EXERCISE INSTRUCTIONS —
Beginning with the line that has "met1,7090,33.4,2507", reproduce each remaining line of the data exactly, down to and including the last.

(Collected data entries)
__________________________________________________

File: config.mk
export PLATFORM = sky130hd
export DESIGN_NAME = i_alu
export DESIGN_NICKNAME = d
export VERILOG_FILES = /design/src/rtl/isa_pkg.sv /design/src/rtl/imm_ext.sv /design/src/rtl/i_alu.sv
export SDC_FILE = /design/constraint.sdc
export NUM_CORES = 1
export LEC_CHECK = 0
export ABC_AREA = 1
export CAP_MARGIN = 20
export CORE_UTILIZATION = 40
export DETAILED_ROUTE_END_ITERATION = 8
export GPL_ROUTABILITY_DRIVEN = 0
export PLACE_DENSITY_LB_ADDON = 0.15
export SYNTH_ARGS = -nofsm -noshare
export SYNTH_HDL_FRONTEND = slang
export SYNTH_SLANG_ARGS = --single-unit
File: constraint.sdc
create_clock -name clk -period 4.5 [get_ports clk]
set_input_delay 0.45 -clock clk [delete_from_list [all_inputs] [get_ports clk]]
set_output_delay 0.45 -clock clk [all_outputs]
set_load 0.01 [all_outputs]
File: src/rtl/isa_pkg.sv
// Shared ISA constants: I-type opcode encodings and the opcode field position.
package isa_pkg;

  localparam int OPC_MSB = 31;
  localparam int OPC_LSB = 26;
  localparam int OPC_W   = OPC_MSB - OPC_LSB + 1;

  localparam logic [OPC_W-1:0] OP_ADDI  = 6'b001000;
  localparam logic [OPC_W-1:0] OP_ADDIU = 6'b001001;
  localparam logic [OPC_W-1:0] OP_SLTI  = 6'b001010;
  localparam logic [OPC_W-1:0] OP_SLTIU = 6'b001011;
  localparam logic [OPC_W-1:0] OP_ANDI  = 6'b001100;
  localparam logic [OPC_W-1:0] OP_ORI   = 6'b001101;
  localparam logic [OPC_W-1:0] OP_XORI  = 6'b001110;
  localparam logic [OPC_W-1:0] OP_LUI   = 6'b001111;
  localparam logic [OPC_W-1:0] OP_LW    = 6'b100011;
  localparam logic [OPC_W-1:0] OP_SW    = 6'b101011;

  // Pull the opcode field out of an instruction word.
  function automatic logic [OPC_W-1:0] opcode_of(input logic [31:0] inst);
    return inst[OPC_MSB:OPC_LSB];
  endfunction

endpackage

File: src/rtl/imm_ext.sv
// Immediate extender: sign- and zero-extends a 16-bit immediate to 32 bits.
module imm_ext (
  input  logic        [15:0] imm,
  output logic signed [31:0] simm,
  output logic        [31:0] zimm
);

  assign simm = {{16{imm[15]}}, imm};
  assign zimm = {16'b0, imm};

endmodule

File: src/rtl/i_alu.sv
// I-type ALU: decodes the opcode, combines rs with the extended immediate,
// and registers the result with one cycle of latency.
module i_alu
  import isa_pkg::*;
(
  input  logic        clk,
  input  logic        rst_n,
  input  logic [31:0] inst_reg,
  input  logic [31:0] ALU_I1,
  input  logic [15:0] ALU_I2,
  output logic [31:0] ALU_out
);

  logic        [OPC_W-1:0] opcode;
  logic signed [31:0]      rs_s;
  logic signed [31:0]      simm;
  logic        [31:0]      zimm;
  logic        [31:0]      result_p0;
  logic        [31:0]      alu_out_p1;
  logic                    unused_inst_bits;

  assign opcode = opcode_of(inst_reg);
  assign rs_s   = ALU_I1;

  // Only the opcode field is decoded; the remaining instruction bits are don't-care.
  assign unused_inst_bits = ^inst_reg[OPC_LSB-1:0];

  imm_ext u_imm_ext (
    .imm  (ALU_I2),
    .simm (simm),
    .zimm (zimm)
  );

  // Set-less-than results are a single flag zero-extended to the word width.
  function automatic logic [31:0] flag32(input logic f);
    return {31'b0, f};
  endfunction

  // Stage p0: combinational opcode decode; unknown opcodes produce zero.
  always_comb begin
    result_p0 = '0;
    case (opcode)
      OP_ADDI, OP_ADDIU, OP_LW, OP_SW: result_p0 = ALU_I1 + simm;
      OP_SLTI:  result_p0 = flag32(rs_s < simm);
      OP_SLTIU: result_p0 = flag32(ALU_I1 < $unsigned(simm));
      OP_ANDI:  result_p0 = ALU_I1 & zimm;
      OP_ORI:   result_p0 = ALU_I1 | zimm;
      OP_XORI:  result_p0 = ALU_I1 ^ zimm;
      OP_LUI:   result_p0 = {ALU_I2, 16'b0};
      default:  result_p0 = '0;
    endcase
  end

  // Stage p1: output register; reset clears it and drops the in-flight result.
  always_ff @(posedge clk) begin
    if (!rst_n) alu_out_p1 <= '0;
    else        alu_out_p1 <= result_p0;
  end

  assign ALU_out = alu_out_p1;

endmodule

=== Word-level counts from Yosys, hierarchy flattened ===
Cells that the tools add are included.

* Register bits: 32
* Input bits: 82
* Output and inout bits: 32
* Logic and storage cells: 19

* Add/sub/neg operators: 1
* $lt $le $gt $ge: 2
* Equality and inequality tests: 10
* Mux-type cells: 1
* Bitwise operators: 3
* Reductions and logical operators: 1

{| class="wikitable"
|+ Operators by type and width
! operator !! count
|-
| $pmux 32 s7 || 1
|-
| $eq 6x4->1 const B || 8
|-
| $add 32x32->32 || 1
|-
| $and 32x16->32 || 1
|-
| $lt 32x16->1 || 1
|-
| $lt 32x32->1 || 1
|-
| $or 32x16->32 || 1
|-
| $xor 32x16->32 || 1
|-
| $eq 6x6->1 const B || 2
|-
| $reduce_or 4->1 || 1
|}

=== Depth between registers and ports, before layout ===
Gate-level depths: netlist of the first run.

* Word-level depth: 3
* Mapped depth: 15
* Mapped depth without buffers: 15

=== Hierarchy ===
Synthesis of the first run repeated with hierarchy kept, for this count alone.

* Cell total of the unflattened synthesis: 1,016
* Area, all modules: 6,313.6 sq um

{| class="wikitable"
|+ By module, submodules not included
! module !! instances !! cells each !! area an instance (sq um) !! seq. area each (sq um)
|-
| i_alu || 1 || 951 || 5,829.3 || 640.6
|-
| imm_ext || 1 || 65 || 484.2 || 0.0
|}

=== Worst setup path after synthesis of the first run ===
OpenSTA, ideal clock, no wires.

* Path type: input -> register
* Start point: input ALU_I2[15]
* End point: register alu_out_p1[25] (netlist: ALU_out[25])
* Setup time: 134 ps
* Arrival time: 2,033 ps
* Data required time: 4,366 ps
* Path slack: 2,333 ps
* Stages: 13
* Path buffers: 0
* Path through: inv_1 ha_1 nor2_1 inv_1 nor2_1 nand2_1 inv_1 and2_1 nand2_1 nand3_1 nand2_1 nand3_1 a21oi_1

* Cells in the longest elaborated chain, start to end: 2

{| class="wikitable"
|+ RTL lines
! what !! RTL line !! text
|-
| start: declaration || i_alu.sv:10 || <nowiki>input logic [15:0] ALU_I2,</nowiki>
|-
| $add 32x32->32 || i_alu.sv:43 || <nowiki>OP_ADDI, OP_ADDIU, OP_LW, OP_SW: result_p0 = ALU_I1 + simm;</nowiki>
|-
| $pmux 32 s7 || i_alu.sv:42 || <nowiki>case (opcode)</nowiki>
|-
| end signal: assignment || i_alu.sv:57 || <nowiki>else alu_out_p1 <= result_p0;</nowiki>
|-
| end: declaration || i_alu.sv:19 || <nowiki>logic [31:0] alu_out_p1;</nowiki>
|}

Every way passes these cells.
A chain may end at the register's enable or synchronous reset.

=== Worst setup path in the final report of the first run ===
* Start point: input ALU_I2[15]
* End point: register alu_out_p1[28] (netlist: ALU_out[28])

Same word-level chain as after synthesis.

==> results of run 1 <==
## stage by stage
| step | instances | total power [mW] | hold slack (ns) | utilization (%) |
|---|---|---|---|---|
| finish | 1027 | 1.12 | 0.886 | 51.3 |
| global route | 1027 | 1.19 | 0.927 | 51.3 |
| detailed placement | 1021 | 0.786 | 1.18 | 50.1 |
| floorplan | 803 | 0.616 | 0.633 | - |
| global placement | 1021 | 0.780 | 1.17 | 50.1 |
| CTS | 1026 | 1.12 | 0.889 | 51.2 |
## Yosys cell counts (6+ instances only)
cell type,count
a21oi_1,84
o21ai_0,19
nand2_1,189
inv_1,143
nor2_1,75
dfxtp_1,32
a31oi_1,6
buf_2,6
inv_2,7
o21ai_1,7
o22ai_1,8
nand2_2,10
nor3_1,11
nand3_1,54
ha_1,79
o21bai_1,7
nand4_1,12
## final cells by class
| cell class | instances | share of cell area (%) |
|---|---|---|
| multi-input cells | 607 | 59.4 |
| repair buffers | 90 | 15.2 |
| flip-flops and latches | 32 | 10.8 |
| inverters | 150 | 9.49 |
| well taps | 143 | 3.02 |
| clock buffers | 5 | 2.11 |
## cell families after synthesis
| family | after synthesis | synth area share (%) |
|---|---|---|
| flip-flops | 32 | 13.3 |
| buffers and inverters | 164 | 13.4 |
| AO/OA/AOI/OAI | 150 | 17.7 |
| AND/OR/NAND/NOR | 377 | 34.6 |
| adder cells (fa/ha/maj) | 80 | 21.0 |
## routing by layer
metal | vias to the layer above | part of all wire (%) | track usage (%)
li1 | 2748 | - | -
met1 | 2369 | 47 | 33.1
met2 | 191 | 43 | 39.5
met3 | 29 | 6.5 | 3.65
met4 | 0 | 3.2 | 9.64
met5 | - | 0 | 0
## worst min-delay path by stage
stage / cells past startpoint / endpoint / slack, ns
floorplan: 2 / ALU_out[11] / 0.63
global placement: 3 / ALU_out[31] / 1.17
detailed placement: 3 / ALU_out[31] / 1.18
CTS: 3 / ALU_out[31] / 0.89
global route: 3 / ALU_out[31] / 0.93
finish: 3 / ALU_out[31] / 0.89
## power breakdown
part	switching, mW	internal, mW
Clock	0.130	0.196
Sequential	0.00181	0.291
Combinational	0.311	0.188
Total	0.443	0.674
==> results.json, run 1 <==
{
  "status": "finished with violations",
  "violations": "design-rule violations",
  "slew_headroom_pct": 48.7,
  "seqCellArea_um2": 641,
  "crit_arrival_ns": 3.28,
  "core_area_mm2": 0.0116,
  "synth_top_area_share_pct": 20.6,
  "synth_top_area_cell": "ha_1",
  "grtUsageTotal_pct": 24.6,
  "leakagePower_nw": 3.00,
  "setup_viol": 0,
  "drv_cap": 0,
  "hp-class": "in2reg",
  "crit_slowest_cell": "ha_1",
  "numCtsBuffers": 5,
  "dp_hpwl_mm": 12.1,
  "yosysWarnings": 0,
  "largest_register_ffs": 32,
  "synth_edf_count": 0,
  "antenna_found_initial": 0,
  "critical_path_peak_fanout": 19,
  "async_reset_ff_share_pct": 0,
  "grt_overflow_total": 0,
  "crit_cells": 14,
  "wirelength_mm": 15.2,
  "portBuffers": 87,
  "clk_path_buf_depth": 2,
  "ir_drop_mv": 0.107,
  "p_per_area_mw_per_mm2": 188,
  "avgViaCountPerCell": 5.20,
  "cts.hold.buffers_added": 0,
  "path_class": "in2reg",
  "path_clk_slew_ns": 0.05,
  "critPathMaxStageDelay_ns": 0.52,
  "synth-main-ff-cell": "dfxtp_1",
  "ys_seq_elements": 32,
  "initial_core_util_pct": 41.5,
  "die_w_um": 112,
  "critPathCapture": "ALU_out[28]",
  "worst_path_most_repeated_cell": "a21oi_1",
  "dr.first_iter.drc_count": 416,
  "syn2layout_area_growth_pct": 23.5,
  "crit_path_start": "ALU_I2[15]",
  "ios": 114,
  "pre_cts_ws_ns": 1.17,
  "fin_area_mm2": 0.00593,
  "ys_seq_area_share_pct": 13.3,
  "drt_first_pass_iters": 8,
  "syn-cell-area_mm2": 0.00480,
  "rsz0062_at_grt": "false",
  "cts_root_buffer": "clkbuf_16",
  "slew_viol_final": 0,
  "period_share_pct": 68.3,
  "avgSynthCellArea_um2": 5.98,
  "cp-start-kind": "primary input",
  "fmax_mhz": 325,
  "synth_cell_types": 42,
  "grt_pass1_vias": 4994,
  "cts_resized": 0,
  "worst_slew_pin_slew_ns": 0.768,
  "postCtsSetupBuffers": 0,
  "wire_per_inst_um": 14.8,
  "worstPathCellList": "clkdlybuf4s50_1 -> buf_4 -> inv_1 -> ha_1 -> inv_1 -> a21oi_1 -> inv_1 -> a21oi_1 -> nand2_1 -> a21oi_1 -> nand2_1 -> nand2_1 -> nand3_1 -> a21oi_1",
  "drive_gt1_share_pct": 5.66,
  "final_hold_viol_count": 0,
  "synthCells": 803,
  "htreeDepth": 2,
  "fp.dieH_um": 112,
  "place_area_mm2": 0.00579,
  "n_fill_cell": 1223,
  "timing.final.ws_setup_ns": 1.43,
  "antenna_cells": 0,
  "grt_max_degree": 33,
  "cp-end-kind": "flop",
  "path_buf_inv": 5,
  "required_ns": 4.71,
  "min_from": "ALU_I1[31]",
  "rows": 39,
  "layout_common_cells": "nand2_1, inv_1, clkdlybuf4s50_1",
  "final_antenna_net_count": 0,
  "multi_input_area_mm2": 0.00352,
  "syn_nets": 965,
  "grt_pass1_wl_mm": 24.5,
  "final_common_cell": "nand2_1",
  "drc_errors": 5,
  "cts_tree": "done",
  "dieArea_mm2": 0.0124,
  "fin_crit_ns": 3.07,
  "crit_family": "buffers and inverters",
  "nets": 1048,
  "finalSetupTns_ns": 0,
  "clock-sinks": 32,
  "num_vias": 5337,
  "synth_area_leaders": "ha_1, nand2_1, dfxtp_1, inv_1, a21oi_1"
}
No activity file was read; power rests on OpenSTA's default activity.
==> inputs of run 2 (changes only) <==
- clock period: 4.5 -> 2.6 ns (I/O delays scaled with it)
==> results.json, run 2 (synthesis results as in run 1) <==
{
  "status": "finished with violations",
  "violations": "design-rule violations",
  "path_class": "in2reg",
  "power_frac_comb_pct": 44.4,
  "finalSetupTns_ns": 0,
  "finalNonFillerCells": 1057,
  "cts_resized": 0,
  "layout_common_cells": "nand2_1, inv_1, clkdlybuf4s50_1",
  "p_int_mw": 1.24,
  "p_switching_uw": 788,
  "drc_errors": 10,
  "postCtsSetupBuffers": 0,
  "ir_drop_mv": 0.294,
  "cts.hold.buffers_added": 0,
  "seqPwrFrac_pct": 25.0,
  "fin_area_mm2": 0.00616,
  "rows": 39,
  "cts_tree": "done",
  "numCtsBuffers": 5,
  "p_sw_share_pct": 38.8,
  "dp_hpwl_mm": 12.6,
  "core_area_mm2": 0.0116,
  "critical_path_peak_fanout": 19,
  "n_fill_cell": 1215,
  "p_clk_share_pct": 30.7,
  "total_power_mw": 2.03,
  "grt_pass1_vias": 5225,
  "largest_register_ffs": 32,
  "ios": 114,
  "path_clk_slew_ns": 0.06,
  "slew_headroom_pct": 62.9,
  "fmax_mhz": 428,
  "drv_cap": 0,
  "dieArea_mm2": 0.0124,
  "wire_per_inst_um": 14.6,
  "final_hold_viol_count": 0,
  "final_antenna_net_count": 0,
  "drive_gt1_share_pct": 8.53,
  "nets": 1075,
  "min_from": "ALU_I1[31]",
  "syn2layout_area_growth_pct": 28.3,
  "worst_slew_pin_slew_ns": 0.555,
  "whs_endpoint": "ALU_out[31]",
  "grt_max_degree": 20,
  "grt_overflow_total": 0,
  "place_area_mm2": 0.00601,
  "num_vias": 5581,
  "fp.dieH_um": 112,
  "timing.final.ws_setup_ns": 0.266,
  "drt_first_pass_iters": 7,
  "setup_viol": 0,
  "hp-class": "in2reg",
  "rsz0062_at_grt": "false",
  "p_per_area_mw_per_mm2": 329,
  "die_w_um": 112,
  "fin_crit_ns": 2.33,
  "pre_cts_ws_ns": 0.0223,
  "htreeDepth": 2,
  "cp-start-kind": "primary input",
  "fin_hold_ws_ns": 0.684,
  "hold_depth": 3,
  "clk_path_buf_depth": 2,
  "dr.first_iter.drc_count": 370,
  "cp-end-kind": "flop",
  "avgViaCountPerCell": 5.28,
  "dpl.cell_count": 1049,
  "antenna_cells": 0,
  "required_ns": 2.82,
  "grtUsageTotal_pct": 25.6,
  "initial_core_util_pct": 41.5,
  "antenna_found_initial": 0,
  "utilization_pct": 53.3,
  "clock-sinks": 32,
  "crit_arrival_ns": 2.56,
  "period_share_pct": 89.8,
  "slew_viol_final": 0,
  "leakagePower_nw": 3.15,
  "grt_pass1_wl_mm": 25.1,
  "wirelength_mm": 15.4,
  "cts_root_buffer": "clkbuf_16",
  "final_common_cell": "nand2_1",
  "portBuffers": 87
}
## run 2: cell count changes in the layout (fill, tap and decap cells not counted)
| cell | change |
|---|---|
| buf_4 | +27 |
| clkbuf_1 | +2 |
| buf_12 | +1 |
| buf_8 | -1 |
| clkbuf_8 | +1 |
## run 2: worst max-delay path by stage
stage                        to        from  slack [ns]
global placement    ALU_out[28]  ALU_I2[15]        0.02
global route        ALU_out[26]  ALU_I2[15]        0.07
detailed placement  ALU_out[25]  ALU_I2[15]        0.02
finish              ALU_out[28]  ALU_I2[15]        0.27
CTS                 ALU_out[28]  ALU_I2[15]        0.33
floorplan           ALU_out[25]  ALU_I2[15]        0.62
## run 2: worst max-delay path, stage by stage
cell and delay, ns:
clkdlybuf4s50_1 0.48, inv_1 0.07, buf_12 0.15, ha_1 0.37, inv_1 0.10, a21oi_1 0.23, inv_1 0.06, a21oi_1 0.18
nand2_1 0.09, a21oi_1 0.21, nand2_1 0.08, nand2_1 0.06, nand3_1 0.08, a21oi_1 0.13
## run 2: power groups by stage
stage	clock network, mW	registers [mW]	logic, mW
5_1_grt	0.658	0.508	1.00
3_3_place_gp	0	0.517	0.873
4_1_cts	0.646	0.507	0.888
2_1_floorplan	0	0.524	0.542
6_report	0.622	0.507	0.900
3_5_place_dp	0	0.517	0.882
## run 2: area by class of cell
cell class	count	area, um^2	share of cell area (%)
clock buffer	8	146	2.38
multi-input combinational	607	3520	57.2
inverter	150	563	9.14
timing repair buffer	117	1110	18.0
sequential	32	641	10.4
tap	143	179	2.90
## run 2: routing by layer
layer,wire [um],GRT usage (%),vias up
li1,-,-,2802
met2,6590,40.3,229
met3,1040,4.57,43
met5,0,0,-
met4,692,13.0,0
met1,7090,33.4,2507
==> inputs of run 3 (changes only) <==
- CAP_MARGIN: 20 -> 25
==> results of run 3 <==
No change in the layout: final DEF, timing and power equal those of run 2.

__________________________________________________

ANSWER SECTION —
met1,7090,33.4,2507
==> inputs of run 3 (changes only) <==
- CAP_MARGIN: 20 -> 25
==> results of run 3 <==
No change in the layout: final DEF, timing and power equal those of run 2.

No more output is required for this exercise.